- _WHAT YOU ARE ASKED TO DO_
Read through the records. Copy each line that has the word "typedef".

(Stored data entries)
━━━━

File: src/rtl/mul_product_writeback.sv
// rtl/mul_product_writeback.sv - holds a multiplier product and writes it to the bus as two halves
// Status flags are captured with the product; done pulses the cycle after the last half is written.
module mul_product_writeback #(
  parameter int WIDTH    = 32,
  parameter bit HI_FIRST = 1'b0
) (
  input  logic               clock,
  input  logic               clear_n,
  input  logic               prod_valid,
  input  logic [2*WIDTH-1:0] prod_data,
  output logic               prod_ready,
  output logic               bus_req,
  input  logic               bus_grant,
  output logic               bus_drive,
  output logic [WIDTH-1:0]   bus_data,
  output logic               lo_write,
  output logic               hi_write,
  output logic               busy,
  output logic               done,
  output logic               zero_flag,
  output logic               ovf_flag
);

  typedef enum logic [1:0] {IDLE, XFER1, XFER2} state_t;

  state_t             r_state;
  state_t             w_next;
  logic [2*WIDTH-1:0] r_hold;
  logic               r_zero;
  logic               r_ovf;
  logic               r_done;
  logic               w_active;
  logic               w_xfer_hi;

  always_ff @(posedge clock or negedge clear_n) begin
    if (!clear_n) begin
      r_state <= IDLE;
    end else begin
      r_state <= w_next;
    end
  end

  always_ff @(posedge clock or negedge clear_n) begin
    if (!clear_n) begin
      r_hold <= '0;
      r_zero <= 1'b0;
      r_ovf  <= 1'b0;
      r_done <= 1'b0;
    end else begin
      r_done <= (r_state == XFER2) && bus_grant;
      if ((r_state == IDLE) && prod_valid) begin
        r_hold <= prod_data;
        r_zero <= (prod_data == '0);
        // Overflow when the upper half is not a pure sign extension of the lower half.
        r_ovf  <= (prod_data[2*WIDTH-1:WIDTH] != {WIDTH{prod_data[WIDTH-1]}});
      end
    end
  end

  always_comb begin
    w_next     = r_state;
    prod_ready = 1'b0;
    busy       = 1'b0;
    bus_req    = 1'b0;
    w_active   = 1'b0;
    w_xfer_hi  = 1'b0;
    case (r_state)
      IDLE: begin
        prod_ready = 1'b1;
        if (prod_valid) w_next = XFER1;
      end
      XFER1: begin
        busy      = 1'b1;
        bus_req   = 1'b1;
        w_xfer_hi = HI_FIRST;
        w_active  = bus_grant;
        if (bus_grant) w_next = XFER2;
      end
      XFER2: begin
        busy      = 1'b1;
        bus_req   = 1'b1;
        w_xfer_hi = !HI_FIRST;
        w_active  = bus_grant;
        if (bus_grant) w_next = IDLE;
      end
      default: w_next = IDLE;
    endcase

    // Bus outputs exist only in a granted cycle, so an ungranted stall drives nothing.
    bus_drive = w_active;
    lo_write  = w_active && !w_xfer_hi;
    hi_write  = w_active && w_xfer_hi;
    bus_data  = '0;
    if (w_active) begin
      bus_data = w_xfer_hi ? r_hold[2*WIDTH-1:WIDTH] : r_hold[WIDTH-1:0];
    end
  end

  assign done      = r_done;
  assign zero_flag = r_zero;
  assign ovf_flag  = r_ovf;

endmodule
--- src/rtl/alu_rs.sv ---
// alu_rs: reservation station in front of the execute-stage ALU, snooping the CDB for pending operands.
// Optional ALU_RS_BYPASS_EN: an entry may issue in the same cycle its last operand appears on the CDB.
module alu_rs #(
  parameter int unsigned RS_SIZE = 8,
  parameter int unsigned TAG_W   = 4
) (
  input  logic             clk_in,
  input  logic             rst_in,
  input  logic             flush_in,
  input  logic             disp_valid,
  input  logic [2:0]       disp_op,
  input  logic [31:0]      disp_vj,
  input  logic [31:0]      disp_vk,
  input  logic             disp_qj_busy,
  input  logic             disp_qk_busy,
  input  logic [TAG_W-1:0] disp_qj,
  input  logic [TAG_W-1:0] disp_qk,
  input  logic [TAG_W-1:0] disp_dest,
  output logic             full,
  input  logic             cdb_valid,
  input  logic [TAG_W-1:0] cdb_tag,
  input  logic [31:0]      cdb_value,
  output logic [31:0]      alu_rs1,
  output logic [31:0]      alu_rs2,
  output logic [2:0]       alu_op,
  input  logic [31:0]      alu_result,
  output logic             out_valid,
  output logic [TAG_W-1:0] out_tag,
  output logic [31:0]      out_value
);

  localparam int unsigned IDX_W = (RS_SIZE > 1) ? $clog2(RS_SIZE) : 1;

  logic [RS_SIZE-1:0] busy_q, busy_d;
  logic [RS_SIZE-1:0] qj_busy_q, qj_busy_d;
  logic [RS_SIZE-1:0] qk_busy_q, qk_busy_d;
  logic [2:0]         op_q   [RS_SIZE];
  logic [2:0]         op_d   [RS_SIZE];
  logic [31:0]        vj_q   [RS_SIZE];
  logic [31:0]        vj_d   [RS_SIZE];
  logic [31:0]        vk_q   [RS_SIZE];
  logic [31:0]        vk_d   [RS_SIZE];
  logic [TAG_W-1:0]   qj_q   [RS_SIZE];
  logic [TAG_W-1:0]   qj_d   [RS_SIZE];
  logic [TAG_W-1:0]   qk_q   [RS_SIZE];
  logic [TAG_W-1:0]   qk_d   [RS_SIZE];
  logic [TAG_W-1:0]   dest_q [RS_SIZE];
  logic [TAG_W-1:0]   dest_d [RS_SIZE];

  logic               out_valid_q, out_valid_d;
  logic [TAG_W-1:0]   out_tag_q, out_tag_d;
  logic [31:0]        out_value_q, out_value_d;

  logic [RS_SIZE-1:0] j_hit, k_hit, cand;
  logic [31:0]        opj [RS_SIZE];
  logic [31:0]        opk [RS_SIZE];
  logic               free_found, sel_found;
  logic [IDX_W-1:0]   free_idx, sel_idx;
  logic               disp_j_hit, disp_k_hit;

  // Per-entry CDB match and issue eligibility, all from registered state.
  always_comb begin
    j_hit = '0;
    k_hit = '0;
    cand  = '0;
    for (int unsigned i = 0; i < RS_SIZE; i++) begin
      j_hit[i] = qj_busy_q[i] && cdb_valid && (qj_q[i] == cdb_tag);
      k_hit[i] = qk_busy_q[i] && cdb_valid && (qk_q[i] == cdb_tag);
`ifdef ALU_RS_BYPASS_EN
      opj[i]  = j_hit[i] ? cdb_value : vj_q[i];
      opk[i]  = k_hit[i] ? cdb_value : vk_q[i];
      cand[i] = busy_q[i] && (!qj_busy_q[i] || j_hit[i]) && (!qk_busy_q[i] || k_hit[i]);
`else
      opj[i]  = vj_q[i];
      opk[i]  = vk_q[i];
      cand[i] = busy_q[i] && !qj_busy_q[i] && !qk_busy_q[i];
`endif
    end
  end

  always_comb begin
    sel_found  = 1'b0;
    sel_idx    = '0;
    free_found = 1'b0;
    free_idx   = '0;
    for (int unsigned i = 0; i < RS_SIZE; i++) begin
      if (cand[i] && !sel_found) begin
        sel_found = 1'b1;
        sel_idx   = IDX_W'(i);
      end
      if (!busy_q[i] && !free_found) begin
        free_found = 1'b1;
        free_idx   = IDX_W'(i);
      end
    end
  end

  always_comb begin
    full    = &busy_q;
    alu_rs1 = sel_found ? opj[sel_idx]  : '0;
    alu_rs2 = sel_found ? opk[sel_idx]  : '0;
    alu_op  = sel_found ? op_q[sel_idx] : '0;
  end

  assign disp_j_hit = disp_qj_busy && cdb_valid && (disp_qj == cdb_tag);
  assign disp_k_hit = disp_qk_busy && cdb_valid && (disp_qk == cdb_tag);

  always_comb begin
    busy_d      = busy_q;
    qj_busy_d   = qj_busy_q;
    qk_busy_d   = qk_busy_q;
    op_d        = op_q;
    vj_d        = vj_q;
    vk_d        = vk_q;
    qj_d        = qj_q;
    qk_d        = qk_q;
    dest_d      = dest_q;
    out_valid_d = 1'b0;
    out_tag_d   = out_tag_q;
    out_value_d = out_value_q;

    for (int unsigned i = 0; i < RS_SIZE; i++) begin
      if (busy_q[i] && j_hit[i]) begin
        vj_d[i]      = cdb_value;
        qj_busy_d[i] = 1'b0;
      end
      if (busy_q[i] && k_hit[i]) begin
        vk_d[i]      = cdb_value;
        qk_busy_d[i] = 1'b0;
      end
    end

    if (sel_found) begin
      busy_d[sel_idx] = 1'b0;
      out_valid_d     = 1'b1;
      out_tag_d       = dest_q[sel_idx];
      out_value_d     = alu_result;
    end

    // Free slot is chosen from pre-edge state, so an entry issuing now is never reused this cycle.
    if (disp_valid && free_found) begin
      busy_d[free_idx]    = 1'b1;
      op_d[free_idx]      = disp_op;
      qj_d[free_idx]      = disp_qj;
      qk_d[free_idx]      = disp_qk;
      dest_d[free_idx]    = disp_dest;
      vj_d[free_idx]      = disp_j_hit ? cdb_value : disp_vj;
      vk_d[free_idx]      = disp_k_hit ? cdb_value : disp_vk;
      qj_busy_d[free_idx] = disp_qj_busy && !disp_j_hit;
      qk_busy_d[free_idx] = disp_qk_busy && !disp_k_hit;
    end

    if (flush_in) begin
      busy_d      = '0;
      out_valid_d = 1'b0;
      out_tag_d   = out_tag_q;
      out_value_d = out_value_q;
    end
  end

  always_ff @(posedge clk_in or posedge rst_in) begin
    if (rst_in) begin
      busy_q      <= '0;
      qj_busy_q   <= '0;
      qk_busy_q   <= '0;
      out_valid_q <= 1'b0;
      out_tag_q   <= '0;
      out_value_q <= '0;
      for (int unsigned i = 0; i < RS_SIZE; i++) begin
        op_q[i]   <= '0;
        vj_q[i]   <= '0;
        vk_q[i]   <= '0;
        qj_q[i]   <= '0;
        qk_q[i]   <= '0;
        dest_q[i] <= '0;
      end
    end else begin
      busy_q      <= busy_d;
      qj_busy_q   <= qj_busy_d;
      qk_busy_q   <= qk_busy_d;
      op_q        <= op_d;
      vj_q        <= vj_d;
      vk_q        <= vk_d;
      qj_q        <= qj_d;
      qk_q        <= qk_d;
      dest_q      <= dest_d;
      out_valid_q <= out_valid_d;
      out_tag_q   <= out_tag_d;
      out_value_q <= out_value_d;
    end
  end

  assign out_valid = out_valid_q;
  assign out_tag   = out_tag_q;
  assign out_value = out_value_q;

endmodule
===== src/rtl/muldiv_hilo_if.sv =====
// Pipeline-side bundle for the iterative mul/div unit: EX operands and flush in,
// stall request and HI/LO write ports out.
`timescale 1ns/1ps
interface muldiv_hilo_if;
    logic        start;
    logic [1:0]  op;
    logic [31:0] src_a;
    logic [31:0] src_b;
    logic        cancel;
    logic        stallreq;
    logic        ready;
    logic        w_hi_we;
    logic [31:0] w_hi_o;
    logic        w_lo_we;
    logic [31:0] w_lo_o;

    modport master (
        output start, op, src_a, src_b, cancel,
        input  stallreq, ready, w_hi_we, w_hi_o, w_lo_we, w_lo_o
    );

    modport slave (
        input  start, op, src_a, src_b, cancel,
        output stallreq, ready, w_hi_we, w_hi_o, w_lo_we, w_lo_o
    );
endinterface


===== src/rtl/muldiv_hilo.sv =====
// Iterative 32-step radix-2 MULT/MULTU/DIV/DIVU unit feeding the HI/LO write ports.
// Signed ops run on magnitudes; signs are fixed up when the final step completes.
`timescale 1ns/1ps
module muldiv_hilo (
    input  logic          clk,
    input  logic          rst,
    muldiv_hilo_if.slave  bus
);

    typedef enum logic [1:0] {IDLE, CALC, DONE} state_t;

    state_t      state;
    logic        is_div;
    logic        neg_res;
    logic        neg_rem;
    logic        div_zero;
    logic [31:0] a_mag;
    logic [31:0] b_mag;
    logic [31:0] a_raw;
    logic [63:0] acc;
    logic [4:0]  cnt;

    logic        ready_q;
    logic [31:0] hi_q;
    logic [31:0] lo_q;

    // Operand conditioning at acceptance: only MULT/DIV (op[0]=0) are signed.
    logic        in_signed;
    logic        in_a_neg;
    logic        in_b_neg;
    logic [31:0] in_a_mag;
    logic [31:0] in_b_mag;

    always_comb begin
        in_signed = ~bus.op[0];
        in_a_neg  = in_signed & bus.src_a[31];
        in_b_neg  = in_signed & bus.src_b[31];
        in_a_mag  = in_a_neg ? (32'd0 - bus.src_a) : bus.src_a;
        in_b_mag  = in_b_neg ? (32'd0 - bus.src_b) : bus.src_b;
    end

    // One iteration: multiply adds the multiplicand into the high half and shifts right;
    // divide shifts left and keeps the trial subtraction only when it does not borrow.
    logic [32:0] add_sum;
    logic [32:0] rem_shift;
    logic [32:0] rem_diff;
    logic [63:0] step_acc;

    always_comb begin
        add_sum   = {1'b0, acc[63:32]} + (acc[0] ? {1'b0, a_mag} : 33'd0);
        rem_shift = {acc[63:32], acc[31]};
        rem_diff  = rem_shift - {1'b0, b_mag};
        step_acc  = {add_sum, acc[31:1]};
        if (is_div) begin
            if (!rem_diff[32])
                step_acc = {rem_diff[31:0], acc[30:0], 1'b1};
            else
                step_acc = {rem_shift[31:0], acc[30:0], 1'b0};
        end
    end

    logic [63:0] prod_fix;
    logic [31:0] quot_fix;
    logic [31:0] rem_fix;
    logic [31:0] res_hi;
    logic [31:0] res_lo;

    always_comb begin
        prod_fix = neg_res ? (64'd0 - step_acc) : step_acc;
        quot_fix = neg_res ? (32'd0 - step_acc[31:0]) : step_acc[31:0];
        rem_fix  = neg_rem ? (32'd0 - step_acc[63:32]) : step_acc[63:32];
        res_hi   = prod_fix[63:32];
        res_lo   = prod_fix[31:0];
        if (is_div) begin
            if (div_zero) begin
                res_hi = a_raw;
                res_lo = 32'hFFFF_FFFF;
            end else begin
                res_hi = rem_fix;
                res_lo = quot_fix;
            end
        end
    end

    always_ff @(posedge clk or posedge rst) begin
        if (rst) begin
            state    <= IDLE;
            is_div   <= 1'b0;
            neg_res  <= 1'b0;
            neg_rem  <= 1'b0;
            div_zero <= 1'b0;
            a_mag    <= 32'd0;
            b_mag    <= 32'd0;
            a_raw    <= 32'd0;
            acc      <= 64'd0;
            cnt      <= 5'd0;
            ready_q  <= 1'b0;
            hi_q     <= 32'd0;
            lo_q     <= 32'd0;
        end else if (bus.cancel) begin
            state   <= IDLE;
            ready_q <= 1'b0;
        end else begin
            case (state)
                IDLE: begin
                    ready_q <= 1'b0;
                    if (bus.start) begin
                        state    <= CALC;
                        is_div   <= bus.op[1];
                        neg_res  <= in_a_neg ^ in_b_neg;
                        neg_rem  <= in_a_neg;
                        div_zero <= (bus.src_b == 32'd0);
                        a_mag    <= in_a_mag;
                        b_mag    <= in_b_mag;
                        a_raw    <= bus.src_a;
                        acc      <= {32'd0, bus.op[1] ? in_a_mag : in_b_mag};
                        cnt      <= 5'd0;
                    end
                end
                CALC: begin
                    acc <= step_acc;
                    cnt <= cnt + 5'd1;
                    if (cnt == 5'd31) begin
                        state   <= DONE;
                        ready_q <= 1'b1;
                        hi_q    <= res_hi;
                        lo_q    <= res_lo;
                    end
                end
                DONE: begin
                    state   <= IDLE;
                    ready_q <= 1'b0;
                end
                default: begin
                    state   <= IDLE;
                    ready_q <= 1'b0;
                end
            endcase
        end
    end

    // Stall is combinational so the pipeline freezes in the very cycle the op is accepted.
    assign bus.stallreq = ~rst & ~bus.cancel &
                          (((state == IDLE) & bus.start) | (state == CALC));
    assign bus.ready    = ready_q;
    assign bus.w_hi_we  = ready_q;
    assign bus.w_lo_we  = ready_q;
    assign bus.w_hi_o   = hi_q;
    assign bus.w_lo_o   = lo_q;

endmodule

━━━━

- _RESPONSE_
  typedef enum logic [1:0] {IDLE, XFER1, XFER2} state_t;
    typedef enum logic [1:0] {IDLE, CALC, DONE} state_t;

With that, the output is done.